Task details: Only these lines of the data below are wanted: the one with "localparam logic [sum_w-1:0]", the one with "logic [12:0] r", and any lines between them, each repeated exactly.

Records excerpted from a collection:

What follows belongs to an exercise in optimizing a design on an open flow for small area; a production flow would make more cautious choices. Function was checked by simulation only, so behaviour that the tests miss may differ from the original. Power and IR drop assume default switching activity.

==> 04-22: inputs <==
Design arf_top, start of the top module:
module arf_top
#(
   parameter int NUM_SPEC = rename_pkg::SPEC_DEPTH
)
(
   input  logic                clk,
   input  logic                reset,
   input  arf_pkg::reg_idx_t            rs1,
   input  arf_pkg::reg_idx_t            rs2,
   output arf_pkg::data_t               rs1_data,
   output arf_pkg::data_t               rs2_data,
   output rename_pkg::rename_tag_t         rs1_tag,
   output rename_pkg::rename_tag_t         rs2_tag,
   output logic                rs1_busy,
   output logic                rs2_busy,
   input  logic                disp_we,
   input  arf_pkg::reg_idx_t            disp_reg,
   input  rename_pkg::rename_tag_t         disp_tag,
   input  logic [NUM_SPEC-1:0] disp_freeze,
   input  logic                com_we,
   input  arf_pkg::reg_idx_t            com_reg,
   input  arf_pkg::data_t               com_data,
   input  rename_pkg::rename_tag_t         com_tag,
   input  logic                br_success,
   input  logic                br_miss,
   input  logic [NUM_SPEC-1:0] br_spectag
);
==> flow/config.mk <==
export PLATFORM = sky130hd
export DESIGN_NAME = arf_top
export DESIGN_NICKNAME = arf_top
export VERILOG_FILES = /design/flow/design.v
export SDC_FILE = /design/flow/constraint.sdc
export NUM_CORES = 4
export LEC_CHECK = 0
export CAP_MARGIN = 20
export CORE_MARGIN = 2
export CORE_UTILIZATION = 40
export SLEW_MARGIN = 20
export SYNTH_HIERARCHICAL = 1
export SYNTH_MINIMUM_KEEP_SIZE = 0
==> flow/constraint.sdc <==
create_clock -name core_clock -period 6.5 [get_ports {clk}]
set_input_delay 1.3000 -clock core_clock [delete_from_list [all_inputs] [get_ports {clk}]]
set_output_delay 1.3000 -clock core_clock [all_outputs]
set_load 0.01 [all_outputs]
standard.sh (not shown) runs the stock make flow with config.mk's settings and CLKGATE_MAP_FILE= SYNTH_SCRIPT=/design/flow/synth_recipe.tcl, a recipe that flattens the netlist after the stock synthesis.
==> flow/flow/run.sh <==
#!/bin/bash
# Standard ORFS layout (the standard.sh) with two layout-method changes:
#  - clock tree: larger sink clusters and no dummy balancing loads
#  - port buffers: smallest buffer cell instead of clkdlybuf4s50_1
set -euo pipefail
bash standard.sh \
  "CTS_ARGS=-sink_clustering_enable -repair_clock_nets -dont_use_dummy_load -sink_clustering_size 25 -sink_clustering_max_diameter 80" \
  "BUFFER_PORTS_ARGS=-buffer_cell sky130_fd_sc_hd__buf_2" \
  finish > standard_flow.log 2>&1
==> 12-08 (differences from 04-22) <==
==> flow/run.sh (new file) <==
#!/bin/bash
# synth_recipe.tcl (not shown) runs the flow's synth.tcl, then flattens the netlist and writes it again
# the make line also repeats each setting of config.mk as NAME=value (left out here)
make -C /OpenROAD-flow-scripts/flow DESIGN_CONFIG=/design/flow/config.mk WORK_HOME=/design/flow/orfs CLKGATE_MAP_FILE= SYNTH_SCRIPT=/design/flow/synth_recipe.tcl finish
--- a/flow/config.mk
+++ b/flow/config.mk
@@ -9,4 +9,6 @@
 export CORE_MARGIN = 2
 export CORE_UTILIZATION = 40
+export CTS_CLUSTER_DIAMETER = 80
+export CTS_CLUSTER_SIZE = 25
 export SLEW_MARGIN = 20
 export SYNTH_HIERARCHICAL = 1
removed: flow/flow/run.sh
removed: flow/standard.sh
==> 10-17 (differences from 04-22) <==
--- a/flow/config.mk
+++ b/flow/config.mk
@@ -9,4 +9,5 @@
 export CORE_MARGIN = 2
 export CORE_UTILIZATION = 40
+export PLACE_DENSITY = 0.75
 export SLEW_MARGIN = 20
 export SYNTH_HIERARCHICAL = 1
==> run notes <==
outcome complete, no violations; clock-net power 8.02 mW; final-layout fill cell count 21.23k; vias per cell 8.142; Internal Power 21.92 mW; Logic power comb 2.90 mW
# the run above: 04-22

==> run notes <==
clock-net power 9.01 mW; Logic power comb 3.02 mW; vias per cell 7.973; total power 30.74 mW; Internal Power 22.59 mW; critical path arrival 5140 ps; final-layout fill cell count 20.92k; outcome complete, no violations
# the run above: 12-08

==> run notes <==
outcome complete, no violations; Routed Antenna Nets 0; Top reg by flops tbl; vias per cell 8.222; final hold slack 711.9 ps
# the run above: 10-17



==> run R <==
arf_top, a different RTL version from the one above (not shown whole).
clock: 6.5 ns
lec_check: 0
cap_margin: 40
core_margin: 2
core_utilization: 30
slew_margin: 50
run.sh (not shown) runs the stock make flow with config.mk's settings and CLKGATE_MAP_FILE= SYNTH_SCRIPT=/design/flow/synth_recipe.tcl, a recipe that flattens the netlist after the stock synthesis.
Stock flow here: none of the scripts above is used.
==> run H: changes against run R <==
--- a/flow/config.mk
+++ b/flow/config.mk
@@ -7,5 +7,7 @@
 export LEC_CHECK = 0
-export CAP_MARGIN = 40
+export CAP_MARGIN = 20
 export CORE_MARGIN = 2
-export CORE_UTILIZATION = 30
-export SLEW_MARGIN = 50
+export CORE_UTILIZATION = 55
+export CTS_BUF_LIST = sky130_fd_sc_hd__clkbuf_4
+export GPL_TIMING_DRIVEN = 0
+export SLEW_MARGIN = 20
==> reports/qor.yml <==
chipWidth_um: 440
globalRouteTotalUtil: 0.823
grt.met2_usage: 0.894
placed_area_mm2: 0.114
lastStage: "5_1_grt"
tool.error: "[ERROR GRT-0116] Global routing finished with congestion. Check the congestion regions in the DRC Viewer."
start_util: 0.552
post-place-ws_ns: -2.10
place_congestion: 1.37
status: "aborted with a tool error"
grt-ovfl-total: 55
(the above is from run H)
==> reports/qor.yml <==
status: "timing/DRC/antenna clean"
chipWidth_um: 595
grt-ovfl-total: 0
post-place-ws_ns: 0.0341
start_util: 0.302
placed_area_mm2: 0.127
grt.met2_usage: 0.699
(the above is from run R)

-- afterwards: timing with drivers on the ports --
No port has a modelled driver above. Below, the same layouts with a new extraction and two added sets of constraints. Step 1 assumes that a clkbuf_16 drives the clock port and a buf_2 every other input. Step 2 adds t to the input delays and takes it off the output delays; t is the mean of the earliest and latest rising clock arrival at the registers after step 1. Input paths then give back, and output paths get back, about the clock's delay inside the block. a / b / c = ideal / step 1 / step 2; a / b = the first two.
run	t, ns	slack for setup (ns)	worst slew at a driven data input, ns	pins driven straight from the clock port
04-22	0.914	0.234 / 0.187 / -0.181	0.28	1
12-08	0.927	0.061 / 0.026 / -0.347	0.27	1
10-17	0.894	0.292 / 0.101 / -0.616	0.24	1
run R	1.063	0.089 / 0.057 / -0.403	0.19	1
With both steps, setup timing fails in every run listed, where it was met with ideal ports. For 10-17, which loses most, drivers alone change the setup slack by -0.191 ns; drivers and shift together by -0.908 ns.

...

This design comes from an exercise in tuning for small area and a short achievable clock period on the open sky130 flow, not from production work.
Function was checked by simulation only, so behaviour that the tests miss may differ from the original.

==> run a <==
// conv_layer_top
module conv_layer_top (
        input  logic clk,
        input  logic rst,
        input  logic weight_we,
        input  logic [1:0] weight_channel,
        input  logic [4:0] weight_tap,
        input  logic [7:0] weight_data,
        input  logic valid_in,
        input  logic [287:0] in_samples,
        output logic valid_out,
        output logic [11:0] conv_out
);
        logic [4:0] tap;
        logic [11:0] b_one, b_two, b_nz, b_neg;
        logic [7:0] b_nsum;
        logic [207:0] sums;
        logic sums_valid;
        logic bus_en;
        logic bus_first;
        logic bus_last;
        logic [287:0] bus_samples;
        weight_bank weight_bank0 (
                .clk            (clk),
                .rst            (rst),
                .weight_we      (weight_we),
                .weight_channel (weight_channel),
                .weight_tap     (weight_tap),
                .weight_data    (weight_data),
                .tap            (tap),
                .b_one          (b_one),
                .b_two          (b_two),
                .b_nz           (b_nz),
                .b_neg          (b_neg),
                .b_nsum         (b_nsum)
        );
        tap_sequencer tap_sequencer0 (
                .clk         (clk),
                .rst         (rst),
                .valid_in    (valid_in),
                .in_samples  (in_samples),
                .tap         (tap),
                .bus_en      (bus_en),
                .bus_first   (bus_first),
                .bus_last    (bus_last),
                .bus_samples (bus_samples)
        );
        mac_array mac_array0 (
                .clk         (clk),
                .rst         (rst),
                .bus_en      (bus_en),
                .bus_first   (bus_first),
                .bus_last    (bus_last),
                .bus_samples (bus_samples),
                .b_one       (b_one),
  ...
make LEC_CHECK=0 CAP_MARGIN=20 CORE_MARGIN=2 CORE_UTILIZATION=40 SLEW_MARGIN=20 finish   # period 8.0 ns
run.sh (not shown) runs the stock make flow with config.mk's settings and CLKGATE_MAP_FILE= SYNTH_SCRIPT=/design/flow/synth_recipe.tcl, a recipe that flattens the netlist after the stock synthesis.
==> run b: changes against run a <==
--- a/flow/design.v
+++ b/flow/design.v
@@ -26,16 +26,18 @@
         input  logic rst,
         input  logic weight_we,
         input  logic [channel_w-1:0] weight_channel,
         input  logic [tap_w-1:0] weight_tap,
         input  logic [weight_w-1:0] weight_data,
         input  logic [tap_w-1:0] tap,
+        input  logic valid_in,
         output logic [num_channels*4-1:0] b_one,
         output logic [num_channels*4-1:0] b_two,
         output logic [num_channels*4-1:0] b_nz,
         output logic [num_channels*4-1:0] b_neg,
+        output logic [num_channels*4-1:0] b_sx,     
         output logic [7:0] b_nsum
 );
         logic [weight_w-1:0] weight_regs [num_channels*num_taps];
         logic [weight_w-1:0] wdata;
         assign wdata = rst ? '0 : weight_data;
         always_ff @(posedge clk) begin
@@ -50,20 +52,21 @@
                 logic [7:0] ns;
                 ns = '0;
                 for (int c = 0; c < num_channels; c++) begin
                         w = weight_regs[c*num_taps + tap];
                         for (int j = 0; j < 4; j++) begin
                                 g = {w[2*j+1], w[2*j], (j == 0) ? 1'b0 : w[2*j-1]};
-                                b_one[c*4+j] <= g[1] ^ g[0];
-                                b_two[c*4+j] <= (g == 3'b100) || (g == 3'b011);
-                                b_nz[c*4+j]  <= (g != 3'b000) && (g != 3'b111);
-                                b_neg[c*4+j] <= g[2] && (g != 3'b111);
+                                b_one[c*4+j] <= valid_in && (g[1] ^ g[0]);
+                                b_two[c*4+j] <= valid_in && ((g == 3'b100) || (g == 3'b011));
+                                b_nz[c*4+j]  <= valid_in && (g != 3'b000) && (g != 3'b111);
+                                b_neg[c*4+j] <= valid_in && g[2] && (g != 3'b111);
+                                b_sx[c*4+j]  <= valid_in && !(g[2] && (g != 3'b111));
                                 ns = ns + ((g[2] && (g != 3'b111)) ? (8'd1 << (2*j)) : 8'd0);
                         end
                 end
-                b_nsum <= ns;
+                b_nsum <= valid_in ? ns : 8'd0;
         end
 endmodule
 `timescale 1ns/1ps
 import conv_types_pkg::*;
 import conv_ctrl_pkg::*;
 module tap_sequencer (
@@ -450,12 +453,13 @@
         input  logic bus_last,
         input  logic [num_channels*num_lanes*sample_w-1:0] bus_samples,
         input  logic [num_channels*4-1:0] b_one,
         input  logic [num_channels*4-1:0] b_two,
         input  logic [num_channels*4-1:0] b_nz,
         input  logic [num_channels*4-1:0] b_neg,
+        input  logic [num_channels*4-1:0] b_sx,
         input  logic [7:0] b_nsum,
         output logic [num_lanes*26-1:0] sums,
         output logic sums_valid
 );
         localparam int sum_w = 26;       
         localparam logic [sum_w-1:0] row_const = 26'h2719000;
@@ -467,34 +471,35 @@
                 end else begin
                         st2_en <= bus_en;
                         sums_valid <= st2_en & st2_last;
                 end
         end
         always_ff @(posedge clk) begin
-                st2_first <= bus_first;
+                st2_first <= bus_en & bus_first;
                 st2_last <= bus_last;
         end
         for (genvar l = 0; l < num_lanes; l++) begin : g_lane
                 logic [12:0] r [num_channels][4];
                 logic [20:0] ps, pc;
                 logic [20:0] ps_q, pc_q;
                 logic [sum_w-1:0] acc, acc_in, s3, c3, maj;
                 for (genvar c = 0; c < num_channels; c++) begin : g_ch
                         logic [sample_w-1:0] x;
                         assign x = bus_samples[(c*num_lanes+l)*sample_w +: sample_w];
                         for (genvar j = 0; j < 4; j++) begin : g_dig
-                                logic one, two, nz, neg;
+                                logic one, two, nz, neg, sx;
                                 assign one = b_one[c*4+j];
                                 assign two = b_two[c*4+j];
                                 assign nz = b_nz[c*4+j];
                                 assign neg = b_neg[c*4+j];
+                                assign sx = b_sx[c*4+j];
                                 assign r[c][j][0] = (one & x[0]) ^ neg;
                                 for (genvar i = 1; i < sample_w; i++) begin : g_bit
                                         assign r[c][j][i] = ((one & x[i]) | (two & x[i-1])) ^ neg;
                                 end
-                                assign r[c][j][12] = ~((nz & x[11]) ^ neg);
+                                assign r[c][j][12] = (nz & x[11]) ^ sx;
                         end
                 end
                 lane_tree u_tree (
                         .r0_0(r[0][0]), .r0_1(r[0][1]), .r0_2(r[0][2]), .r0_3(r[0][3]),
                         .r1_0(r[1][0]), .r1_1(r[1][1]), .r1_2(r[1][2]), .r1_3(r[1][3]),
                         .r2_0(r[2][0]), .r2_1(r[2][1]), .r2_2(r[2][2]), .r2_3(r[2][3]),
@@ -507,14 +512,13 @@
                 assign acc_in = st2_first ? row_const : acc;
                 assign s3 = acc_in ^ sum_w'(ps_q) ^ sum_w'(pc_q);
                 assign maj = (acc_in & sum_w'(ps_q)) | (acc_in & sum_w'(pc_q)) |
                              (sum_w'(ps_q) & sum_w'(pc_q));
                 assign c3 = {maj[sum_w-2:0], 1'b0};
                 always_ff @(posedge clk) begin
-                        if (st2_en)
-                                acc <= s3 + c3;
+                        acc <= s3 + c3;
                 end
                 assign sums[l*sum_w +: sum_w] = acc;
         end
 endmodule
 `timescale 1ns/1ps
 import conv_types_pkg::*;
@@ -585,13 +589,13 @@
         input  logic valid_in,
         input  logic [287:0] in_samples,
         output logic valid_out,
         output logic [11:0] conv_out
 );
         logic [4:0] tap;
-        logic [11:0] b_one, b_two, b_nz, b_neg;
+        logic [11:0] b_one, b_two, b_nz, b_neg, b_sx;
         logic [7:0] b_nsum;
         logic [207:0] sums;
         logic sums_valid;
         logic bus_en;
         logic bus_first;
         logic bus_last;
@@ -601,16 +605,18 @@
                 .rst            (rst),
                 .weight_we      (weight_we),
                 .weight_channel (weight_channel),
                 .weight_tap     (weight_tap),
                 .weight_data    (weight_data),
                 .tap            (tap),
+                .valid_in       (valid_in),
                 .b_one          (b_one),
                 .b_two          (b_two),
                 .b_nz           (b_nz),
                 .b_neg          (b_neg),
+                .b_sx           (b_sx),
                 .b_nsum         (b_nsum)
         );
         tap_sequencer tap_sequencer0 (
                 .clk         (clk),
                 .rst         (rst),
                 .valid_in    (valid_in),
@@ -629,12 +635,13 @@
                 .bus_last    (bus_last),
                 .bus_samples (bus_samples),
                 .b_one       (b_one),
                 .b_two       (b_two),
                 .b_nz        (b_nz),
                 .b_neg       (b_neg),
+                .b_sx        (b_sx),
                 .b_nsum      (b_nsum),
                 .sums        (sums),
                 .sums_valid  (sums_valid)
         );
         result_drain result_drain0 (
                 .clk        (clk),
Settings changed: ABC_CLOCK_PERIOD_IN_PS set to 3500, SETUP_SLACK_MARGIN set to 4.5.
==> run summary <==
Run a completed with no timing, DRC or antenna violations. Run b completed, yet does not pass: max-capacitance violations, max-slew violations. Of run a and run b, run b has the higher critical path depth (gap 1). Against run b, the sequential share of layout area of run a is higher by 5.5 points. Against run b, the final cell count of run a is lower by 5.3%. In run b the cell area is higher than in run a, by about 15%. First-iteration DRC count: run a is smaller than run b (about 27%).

Answer space:
         localparam logic [sum_w-1:0] row_const = 26'h2719000;
@@ -467,34 +471,35 @@
                 end else begin
                         st2_en <= bus_en;
                         sums_valid <= st2_en & st2_last;
                 end
         end
         always_ff @(posedge clk) begin
-                st2_first <= bus_first;
+                st2_first <= bus_en & bus_first;
                 st2_last <= bus_last;
         end
         for (genvar l = 0; l < num_lanes; l++) begin : g_lane
                 logic [12:0] r [num_channels][4];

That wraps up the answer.